* _Exercise details_: Go through the data below. Pull out every line that has the word "readRegNumB".

* _Dataset records_:
::::::::::

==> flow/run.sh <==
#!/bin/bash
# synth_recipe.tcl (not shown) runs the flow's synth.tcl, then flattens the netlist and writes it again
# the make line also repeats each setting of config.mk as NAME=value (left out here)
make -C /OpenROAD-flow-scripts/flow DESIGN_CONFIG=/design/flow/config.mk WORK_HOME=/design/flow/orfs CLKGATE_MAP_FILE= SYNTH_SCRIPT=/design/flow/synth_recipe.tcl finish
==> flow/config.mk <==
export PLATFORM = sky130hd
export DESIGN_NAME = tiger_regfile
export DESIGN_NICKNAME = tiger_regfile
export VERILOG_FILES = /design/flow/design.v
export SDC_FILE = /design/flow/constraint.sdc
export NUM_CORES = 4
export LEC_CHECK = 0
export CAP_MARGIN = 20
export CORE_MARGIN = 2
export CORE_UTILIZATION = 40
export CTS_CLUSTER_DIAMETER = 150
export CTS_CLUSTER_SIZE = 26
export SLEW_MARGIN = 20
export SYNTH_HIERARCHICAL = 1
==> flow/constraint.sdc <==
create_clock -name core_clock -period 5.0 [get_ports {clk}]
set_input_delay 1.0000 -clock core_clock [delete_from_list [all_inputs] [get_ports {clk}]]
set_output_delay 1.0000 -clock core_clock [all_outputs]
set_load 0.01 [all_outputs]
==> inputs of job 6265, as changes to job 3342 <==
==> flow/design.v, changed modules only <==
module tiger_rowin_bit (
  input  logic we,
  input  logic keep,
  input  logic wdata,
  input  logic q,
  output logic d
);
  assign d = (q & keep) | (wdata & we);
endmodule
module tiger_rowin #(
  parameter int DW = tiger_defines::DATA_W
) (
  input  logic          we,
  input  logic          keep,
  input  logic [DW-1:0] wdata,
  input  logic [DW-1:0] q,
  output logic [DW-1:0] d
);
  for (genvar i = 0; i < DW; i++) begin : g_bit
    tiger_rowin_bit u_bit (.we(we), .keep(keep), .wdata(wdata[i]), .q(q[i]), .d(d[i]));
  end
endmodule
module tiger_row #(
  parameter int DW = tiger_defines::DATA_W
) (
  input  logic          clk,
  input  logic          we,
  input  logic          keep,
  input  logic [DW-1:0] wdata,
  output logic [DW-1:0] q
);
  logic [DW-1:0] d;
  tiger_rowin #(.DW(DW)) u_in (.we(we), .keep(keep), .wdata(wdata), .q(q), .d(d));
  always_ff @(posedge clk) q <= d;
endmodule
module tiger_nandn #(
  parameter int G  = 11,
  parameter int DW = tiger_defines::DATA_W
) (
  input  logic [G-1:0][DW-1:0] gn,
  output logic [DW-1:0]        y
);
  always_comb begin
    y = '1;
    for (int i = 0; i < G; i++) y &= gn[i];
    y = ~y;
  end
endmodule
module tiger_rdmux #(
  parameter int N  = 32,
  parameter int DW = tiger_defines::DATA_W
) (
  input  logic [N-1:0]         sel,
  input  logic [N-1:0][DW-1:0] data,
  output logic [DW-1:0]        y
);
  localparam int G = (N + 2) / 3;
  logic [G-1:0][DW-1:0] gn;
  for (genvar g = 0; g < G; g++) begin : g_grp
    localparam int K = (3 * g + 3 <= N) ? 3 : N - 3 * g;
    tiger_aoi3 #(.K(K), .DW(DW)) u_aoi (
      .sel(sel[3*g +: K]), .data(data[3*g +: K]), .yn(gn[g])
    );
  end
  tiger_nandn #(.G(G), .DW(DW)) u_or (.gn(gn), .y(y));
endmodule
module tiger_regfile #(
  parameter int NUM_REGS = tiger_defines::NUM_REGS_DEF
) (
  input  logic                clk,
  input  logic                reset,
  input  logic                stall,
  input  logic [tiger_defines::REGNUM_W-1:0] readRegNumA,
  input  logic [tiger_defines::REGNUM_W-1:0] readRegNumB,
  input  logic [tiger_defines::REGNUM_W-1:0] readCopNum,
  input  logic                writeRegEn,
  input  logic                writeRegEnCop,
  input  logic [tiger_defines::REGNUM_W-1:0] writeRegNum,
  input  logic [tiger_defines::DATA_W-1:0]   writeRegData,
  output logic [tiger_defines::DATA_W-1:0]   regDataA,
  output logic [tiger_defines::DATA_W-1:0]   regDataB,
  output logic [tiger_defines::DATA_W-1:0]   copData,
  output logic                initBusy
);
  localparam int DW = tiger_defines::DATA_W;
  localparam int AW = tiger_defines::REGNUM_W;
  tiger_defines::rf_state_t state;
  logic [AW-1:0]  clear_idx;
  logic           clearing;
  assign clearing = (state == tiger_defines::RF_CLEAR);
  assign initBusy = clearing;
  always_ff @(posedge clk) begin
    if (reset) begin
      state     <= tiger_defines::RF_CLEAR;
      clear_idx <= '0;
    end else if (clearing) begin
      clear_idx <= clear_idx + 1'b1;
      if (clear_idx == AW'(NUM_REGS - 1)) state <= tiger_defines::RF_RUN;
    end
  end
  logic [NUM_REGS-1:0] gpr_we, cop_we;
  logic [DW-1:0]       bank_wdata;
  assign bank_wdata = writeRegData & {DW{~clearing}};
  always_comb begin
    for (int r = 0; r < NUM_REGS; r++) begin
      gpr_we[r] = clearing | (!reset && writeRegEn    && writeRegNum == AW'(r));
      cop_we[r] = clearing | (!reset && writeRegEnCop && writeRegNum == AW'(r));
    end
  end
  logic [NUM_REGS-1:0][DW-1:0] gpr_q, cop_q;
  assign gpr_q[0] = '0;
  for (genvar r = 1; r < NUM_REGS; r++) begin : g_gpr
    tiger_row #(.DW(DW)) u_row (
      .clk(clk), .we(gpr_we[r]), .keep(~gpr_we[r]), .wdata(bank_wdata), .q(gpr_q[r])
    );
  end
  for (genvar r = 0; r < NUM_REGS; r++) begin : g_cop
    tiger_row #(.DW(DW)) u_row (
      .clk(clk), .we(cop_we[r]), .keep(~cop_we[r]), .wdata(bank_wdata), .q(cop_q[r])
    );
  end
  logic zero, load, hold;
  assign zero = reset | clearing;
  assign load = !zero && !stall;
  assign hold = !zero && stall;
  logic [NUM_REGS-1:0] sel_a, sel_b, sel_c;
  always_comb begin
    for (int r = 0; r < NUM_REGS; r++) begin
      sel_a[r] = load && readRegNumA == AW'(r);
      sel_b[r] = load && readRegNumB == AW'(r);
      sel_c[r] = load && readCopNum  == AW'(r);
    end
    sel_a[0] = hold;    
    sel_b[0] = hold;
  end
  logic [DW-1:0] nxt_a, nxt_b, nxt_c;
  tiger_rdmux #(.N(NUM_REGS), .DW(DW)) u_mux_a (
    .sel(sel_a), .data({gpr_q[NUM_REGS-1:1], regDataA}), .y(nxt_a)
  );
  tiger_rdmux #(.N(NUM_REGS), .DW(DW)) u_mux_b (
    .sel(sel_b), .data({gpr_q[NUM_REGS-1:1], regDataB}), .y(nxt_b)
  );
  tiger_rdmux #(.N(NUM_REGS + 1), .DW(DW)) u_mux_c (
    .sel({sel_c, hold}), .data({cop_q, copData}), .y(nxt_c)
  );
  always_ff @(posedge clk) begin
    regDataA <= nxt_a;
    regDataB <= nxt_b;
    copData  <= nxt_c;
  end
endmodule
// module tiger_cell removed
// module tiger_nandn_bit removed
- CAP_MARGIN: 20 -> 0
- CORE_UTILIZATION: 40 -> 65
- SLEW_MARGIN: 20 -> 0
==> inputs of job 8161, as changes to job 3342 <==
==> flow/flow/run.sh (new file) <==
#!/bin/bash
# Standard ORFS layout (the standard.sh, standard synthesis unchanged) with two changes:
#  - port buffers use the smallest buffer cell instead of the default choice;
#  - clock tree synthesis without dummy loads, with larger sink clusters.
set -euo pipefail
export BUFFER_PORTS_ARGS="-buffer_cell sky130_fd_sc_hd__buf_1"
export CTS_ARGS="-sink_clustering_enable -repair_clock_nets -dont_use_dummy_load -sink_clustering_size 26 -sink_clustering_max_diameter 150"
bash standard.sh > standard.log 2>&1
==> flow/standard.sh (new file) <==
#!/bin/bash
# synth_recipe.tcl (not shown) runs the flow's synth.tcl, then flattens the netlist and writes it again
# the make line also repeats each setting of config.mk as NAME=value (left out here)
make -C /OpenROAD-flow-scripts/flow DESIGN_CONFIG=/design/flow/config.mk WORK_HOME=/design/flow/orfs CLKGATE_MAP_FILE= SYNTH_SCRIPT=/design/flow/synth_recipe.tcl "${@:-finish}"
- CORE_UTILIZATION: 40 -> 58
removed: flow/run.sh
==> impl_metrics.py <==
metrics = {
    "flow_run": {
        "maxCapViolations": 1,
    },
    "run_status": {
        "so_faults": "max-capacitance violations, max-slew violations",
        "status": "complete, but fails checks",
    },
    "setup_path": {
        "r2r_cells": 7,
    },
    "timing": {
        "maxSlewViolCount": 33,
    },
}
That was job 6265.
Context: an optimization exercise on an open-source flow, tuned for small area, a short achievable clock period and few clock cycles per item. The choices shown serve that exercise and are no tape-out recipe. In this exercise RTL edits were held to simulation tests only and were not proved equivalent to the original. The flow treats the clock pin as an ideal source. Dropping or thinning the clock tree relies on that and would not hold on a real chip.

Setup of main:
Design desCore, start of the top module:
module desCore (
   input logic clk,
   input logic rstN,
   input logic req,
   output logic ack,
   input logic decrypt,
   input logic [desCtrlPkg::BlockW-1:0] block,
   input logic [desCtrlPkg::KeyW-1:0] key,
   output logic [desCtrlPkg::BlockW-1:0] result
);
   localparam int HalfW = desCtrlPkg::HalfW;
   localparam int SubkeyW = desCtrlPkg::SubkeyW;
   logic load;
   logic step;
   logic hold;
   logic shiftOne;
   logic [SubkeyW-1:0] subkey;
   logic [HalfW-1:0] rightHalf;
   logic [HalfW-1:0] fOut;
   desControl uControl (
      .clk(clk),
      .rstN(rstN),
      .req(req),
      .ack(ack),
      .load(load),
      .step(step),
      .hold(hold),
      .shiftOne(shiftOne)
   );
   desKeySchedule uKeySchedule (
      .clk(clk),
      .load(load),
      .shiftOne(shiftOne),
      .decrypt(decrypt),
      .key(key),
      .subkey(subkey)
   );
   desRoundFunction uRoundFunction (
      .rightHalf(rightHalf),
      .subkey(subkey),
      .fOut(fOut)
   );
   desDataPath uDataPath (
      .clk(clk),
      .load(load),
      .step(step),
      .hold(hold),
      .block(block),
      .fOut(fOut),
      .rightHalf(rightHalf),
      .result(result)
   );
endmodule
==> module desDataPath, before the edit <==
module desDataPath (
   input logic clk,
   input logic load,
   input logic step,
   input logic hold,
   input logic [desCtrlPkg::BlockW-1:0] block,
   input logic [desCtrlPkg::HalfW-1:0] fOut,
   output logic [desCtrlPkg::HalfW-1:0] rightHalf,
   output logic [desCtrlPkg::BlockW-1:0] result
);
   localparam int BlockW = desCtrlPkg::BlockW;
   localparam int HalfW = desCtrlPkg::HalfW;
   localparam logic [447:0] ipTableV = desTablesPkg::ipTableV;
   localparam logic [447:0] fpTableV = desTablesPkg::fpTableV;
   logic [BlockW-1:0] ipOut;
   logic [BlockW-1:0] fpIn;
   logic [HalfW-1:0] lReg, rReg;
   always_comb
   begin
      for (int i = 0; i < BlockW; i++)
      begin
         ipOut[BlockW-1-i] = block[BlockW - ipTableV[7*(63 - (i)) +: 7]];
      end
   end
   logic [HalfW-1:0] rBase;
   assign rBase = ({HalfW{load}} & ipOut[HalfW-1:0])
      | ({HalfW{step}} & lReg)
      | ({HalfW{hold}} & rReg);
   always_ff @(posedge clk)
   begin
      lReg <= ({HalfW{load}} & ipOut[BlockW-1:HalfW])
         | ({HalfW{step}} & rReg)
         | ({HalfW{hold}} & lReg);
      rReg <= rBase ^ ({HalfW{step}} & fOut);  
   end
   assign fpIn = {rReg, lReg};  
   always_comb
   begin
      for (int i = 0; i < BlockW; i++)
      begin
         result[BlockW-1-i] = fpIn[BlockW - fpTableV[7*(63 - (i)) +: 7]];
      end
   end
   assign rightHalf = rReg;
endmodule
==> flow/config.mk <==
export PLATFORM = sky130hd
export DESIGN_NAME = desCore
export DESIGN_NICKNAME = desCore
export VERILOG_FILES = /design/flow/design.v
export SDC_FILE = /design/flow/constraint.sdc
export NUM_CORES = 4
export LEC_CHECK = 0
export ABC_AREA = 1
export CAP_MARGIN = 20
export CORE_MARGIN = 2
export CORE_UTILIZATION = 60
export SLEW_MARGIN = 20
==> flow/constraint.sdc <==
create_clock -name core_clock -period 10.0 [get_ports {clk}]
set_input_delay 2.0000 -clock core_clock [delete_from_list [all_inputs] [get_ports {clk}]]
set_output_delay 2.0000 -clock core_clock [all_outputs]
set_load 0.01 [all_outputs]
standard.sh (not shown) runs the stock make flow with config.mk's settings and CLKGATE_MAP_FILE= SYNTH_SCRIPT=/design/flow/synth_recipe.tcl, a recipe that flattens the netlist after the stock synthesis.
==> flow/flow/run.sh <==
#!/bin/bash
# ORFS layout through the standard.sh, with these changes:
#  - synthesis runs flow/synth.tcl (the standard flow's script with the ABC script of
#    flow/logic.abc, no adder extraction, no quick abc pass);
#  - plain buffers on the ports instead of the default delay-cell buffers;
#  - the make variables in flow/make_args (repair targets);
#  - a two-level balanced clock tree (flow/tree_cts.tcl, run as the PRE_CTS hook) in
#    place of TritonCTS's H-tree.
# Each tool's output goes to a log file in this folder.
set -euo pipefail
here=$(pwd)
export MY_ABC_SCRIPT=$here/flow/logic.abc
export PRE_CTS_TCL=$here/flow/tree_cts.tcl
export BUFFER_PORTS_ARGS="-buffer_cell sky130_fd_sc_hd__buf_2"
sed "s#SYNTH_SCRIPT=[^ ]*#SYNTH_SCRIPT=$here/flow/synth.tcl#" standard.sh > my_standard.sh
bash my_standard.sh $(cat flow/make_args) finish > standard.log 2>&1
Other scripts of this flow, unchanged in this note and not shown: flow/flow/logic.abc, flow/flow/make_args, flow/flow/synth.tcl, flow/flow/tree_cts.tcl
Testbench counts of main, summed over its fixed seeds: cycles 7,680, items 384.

::::::::::

* _Response box_:
  input  logic [tiger_defines::REGNUM_W-1:0] readRegNumB,
      sel_b[r] = load && readRegNumB == AW'(r);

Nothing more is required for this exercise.